Nigel Farage disowns the entire 2010 Ukip manifesto

Policies such as painting all trains traditional colours and creating a dress code for taxi drivers along with all Ukip pledges are under review until European elections in May

Nigel Farage

Nigel Farage has disowned the entire 2010 Ukip manifesto and said every party policy is under review.

Mr Farage said new policies would be “similar in flavour” to his past manifesto pledges which included bringing in a dress code for taxi drivers, repainting trains traditional colours and introducing a dress code for taxi drivers.

Speaking on BBC2's Daily Politics, Mr Farage said that he had not been in charge of the party when the 2010 manifesto was pulled together – although he had led the group between 2006 to 2009.

He added that because the party’s manifesto was almost 500 pages long for the last election there were “all sort of bits” of it that he “did not know.” However Mr Farage co-authored the foreword to the manifesto and was Ukip’s chief spokesman.

Quizzed on the BBC 2’s Daily Politics show on a party proposal to scrap Trident Mr Farage appeared confused and asked where the interviewer had got such a suggestion from.

When he was told it was on the Ukip website, he said: "When it comes to websites, I'm not the expert." Challenged over a compulsory dress code for taxi drivers, he said: "Do we? News to me.”

In response to another policy to require British trains to be repainted in traditional colours Mr Farage said: "Absolutely not, I have never read that, I have no idea what your talking about.”

He added: “Look, under the last leadership and in the 2010 election we managed to present a manifesto that was 486 pages long. So you can quote me all sorts of bits of it that I will not know. That's why I've said none of it stands today and we will launch it all after the European elections."
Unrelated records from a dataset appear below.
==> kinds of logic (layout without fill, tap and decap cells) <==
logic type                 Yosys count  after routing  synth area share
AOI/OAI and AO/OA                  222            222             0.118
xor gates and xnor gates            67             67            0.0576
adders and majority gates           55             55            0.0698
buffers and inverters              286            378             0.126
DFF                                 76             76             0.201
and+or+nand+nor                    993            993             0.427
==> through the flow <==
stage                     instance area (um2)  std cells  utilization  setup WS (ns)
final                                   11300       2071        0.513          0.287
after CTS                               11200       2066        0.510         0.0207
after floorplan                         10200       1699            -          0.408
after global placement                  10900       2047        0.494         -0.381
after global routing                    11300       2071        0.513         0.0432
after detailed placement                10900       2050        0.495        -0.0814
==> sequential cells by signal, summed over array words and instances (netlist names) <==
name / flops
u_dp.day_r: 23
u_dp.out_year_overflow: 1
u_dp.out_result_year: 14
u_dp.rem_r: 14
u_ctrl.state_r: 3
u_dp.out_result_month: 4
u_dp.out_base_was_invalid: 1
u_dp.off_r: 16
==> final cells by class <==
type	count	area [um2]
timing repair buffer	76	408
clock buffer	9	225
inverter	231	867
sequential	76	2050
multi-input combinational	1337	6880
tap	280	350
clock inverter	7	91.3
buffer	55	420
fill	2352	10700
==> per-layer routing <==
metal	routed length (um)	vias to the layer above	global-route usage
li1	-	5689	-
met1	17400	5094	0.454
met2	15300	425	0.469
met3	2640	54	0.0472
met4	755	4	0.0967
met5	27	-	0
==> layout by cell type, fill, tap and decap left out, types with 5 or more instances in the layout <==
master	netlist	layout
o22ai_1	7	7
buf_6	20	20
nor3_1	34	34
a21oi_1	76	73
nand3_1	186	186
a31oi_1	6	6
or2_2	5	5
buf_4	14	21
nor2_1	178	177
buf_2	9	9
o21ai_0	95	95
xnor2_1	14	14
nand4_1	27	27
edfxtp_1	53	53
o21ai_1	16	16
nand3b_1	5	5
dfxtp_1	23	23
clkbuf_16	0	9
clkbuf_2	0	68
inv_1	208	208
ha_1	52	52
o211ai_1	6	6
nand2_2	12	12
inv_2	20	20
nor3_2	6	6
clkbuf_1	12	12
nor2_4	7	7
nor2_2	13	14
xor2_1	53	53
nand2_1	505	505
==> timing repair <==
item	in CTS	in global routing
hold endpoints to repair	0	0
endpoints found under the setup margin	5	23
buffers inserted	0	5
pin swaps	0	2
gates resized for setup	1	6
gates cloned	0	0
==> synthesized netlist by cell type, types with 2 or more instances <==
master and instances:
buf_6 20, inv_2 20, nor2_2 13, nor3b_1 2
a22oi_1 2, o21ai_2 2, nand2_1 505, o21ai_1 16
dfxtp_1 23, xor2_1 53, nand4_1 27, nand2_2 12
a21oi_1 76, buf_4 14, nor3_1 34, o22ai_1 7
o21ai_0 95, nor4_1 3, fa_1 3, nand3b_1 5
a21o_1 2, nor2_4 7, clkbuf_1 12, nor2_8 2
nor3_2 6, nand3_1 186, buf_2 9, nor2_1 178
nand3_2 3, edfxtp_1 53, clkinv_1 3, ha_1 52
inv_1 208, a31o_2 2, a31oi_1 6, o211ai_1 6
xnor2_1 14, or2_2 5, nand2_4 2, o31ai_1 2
`config.mk`:
```
export PLATFORM = sky130hd
export DESIGN_NAME = avcc_to_annexb_converter_core
export DESIGN_NICKNAME = d
export VERILOG_FILES = /design/src/hw/rtl/a2b_pkg.sv /design/src/hw/rtl/a2b_step.sv /design/src/hw/rtl/avcc_to_annexb_converter_core.sv
export SDC_FILE = /design/constraint.sdc
export NUM_CORES = 1
export LEC_CHECK = 0
export CAP_MARGIN = 20
export CORE_ASPECT_RATIO = 0.9
export CORE_UTILIZATION = 35
export CTS_BUF_LIST = sky130_fd_sc_hd__clkbuf_4 sky130_fd_sc_hd__clkbuf_8 sky130_fd_sc_hd__clkbuf_16
export DETAILED_ROUTE_END_ITERATION = 6
export DONT_BUFFER_PORTS = 1
export PLACE_DENSITY = 0.56
export SYNTH_ARGS = -nofsm -noshare
export SYNTH_HDL_FRONTEND = slang
export SYNTH_HIERARCHICAL = 1
export SYNTH_SLANG_ARGS = --single-unit
```
`constraint.sdc`:
```
create_clock -name clk -period 7.2 [get_ports clk]
set_input_delay 0.72 -clock clk [delete_from_list [all_inputs] [get_ports clk]]
set_output_delay 0.72 -clock clk [all_outputs]
set_load 0.005 [all_outputs]
```
==> src/rtl/bdar_pkg.sv <==
// bdar_pkg: shared types and constants of the button debounce and auto-repeat block
// used by every rtl module of the block and by its checker
package bdar_pkg;

    localparam int unsigned NUM_BUTTONS = 3;
    localparam int unsigned CNT_W       = 16;
    localparam int unsigned IDX_W       = 2;
    localparam int unsigned REG_IDX_W   = 3;

    // item commands and pin levels
    localparam logic CMD_TICK    = 1'b0;
    localparam logic CMD_POLL    = 1'b1;
    localparam logic PIN_PRESSED = 1'b0;

    // button index that names no button
    localparam logic [IDX_W-1:0] IDX_NONE  = 2'd3;
    // lock register value when no button holds the machine
    localparam logic [IDX_W-1:0] LOCK_NONE = 2'd0;

    // phase codes as shown on the result port
    localparam logic [1:0] PHASE_IDLE     = 2'd0;
    localparam logic [1:0] PHASE_DEBOUNCE = 2'd1;
    localparam logic [1:0] PHASE_CLICKED  = 2'd2;
    localparam logic [1:0] PHASE_REPEAT   = 2'd3;

    // configuration register indexes
    localparam logic [REG_IDX_W-1:0] REG_DEBOUNCE_TICKS = 3'd0;
    localparam logic [REG_IDX_W-1:0] REG_HOLD_A         = 3'd1;
    localparam logic [REG_IDX_W-1:0] REG_REPEAT_A       = 3'd2;
    localparam logic [REG_IDX_W-1:0] REG_HOLD_B         = 3'd3;
    localparam logic [REG_IDX_W-1:0] REG_REPEAT_B       = 3'd4;
    localparam logic [REG_IDX_W-1:0] REG_HOLD_C         = 3'd5;
    localparam logic [REG_IDX_W-1:0] REG_REPEAT_C       = 3'd6;

    localparam logic [CNT_W-1:0] RST_DEBOUNCE_TICKS = 16'd50;
    localparam logic [CNT_W-1:0] RST_HOLD_MS        = 16'd1000;
    localparam logic [CNT_W-1:0] RST_REPEAT_MS      = 16'd200;

    typedef struct packed {
        logic [CNT_W-1:0]                  debounce_ticks;
        logic [NUM_BUTTONS-1:0][CNT_W-1:0] hold_ms;
        logic [NUM_BUTTONS-1:0][CNT_W-1:0] rpt_ms;
    } t_cfg;

    typedef struct packed {
        logic       command;
        logic [1:0] button_index;
        logic       pin_level;
    } t_item;

    typedef struct packed {
        logic       click_fire;
        logic       hold_fire;
        logic [1:0] phase;
    } t_result;

endpackage

==> src/rtl/bdar_cfg.sv <==
// bdar_cfg: configuration register file, debounce time and per-button delays
// depends on bdar_pkg
module bdar_cfg
    import bdar_pkg::*;
(
    input  logic                 i_clk,
    input  logic                 i_rst_n,
    input  logic                 i_cfg_valid,
    input  logic [REG_IDX_W-1:0] i_cfg_index,
    input  logic [CNT_W-1:0]     i_cfg_data,
    output logic                 o_cfg_ready,
    output t_cfg                 o_cfg
);

    t_cfg r_cfg;
    t_cfg n_cfg;

    assign o_cfg_ready = 1'b1;
    assign o_cfg       = r_cfg;

    always_comb begin
        n_cfg = r_cfg;
        if (i_cfg_valid) begin
            unique case (i_cfg_index)
                REG_DEBOUNCE_TICKS: n_cfg.debounce_ticks = i_cfg_data;
                REG_HOLD_A:         n_cfg.hold_ms[0]     = i_cfg_data;
                REG_REPEAT_A:       n_cfg.rpt_ms[0]      = i_cfg_data;
                REG_HOLD_B:         n_cfg.hold_ms[1]     = i_cfg_data;
                REG_REPEAT_B:       n_cfg.rpt_ms[1]      = i_cfg_data;
                REG_HOLD_C:         n_cfg.hold_ms[2]     = i_cfg_data;
                REG_REPEAT_C:       n_cfg.rpt_ms[2]      = i_cfg_data;
                default:            n_cfg = r_cfg;
            endcase
        end
    end

    always_ff @(posedge i_clk) begin
        if (!i_rst_n) begin
            r_cfg.debounce_ticks <= RST_DEBOUNCE_TICKS;
            for (int b = 0; b < NUM_BUTTONS; b++) begin
                r_cfg.hold_ms[b] <= RST_HOLD_MS;
                r_cfg.rpt_ms[b]  <= RST_REPEAT_MS;
            end
        end else begin
            r_cfg <= n_cfg;
        end
    end

endmodule

==> src/rtl/bdar_core.sv <==
// bdar_core: shared phase machine, countdown and button lock
// depends on bdar_pkg; takes one item per step and returns its result
module bdar_core
    import bdar_pkg::*;
(
    input  logic    i_clk,
    input  logic    i_rst_n,
    input  logic    i_step,
    input  t_item   i_item,
    input  t_cfg    i_cfg,
    output t_result o_result
);

    typedef enum logic [1:0] {
        S_IDLE     = PHASE_IDLE,
        S_DEBOUNCE = PHASE_DEBOUNCE,
        S_CLICKED  = PHASE_CLICKED,
        S_REPEAT   = PHASE_REPEAT
    } t_phase;

    t_phase           r_phase, n_phase;
    logic [CNT_W-1:0] r_count, n_count;
    logic [IDX_W-1:0] r_lock, n_lock;

    logic [IDX_W-1:0] lock_code;
    logic             lock_ok;
    logic [CNT_W-1:0] sel_hold;
    logic [CNT_W-1:0] sel_repeat;
    logic             click;
    logic             hold;

    // per-button delay select, index 3 never reaches a load
    always_comb begin
        case (i_item.button_index)
            2'd0:    begin sel_hold = i_cfg.hold_ms[0]; sel_repeat = i_cfg.rpt_ms[0]; end
            2'd1:    begin sel_hold = i_cfg.hold_ms[1]; sel_repeat = i_cfg.rpt_ms[1]; end
            default: begin sel_hold = i_cfg.hold_ms[2]; sel_repeat = i_cfg.rpt_ms[2]; end
        endcase
    end

    assign lock_code = i_item.button_index + 2'd1;
    assign lock_ok   = (r_lock == LOCK_NONE) || (r_lock == lock_code);

    always_comb begin
        n_phase = r_phase;
        n_count = r_count;
        n_lock  = r_lock;
        click   = 1'b0;
        hold    = 1'b0;
        if (i_item.command == CMD_TICK) begin
            if (r_count != '0) begin
                n_count = r_count - 1'b1;
            end
        end else if (i_item.button_index != IDX_NONE && lock_ok) begin
            if (i_item.pin_level == PIN_PRESSED) begin
                if (r_phase == S_IDLE) begin
                    n_phase = S_DEBOUNCE;
                    n_count = i_cfg.debounce_ticks;
                end else if (r_count == '0) begin
                    unique case (r_phase)
                        S_DEBOUNCE: begin
                            click   = 1'b1;
                            n_phase = S_CLICKED;
                            n_count = {1'b0, sel_hold[CNT_W-1:1]};
                            n_lock  = lock_code;
                        end
                        S_CLICKED: begin
                            n_phase = S_REPEAT;
                        end
                        default: begin
                            hold    = 1'b1;
                            n_count = {1'b0, sel_repeat[CNT_W-1:1]};
                        end
                    endcase
                end
            end else if (r_phase == S_CLICKED || r_phase == S_REPEAT) begin
                // release ends the press and frees the machine
                n_phase = S_IDLE;
                n_lock  = LOCK_NONE;
            end
        end
    end

    assign o_result.click_fire = click;
    assign o_result.hold_fire  = hold;
    assign o_result.phase      = n_phase;

    always_ff @(posedge i_clk) begin
        if (!i_rst_n) begin
            r_phase <= S_IDLE;
            r_count <= '0;
            r_lock  <= LOCK_NONE;
        end else if (i_step) begin
            r_phase <= n_phase;
            r_count <= n_count;
            r_lock  <= n_lock;
        end
    end

endmodule

==> src/rtl/button_debounce_autorepeat_top.sv <==
// button debounce and auto-repeat qualifier, top level
// holds the input and result registers; uses bdar_pkg, bdar_cfg and bdar_core
//
// Input channel: i_in_valid / o_in_stall carry one item, either a 2 ms tick
// or a poll of one active-low button (i_command, i_button_index, i_pin_level).
// Output channel: o_out_valid / i_out_stall carry one result per item:
// o_click_fire, o_hold_fire and o_phase (phase after the item).
// Config channel: i_cfg_valid / o_cfg_ready with i_cfg_index, i_cfg_data;
// o_cfg_ready is always high. Write only while no item is in flight.
// Path: an accepted item is registered in the input register, handled by the phase
// machine when the output may advance, and its result is registered for the output.
// Throughput: one item per cycle while the receiver does not stall; the shared
// countdown and phase machine update their state with every item they step.
// While the receiver stalls, the result holds and one more item is taken
// into the input register; then o_in_stall rises.
// Reset clears both valid flags, the phase machine (idle, countdown zero,
// no lock) and loads the default delays.
module button_debounce_autorepeat_top
    import bdar_pkg::*;
(
    input  logic                 i_clk,
    input  logic                 i_rst_n,
    input  logic                 i_in_valid,
    output logic                 o_in_stall,
    input  logic                 i_command,
    input  logic [1:0]           i_button_index,
    input  logic                 i_pin_level,
    output logic                 o_out_valid,
    input  logic                 i_out_stall,
    output logic                 o_click_fire,
    output logic                 o_hold_fire,
    output logic [1:0]           o_phase,
    input  logic                 i_cfg_valid,
    output logic                 o_cfg_ready,
    input  logic [REG_IDX_W-1:0] i_cfg_index,
    input  logic [CNT_W-1:0]     i_cfg_data
);

    t_cfg    cfg;
    t_result result;

    logic    r_in_valid;
    t_item   r_in_item;
    logic    r_out_valid;
    t_result r_out;

    logic adv_out;
    logic step;
    logic in_take;

    bdar_cfg u_cfg (
        .i_clk       (i_clk),
        .i_rst_n     (i_rst_n),
        .i_cfg_valid (i_cfg_valid),
        .i_cfg_index (i_cfg_index),
        .i_cfg_data  (i_cfg_data),
        .o_cfg_ready (o_cfg_ready),
        .o_cfg       (cfg)
    );

    bdar_core u_core (
        .i_clk    (i_clk),
        .i_rst_n  (i_rst_n),
        .i_step   (step),
        .i_item   (r_in_item),
        .i_cfg    (cfg),
        .o_result (result)
    );

    assign adv_out    = !r_out_valid || !i_out_stall;
    assign step       = r_in_valid && adv_out;
    assign o_in_stall = r_in_valid && !adv_out;
    assign in_take    = i_in_valid && !o_in_stall;

    always_ff @(posedge i_clk) begin
        if (!i_rst_n) begin
            r_in_valid  <= 1'b0;
            r_out_valid <= 1'b0;
        end else begin
            if (adv_out) begin
                r_out_valid <= r_in_valid;
            end
            if (!o_in_stall) begin
                r_in_valid <= i_in_valid;
            end
        end
    end

    always_ff @(posedge i_clk) begin
        if (in_take) begin
            r_in_item <= '{command: i_command, button_index: i_button_index,
                           pin_level: i_pin_level};
        end
        if (step) begin
            r_out <= result;
        end
    end

    assign o_out_valid  = r_out_valid;
    assign o_click_fire = r_out.click_fire;
    assign o_hold_fire  = r_out.hold_fire;
    assign o_phase      = r_out.phase;

endmodule

==> config.mk <==
export PLATFORM = sky130hd
export DESIGN_NAME = button_debounce_autorepeat_top
export DESIGN_NICKNAME = d
export VERILOG_FILES = /design/src/rtl/bdar_pkg.sv /design/src/rtl/bdar_cfg.sv /design/src/rtl/bdar_core.sv /design/src/rtl/button_debounce_autorepeat_top.sv
export SDC_FILE = /design/constraint.sdc
export NUM_CORES = 1
export LEC_CHECK = 0
export BUFFER_PORTS_ARGS = -buffer_cell sky130_fd_sc_hd__buf_2
export CORE_ASPECT_RATIO = 0.7
export CORE_MARGIN = 2
export CORE_UTILIZATION = 55
export DETAILED_ROUTE_END_ITERATION = 10
export GPL_TIMING_DRIVEN = 0
export PLACE_DENSITY = 0.76
export SYNTH_ARGS = -nofsm -noshare
export SYNTH_HDL_FRONTEND = slang
export SYNTH_SLANG_ARGS = --single-unit
==> constraint.sdc <==
create_clock -name i_clk -period 2.2 [get_ports i_clk]
set_input_delay 0.44 -clock i_clk [delete_from_list [all_inputs] [get_ports i_clk]]
set_output_delay 0.44 -clock i_clk [all_outputs]
set_load 0.05 [all_outputs]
The 2010 manifesto has since been deleted from the Ukip website. A Ukip spokesman refused to provide a copy of the manifesto and said the document was no longer “relevant” and had been removed “months ago.”

Mr Farage was also branded “laughable” as he defended his arguments that women are “worth less” and do not face discrimination to City firms.

Louise Cooper, a chartered financial analyst and blogger, told Mr Farage that he was “talking out of his bottom” for saying women were not paid less because of discrimination by firms in the financial sector but instead because of the "lifestyle choice" some made by having a baby.

Mr Farage, who has two daughters Victoria, 13, and Isabelle, 8, said: “Pre-big bang, when I first worked in the city, it was a deeply sexist place - it really was. That’s all gone completely. I don’t believe - in the big banks, brokerage houses, Lloyds of London and everywhere else in the city - I do not believe that there is any discrimination against women at all.

Ms Cooper, herself a working mother, told Mr Farage: “For all the working mothers out there who are battling day to day, and I know lots of them in the City, who are discriminated against, who are paid less than their male colleagues, who are looked over for promotion, I say on behalf of them: shame on you. And I say double shame on you because you actually have daughters.

She added: “What kind of example are you setting to your daughters by saying what you said?"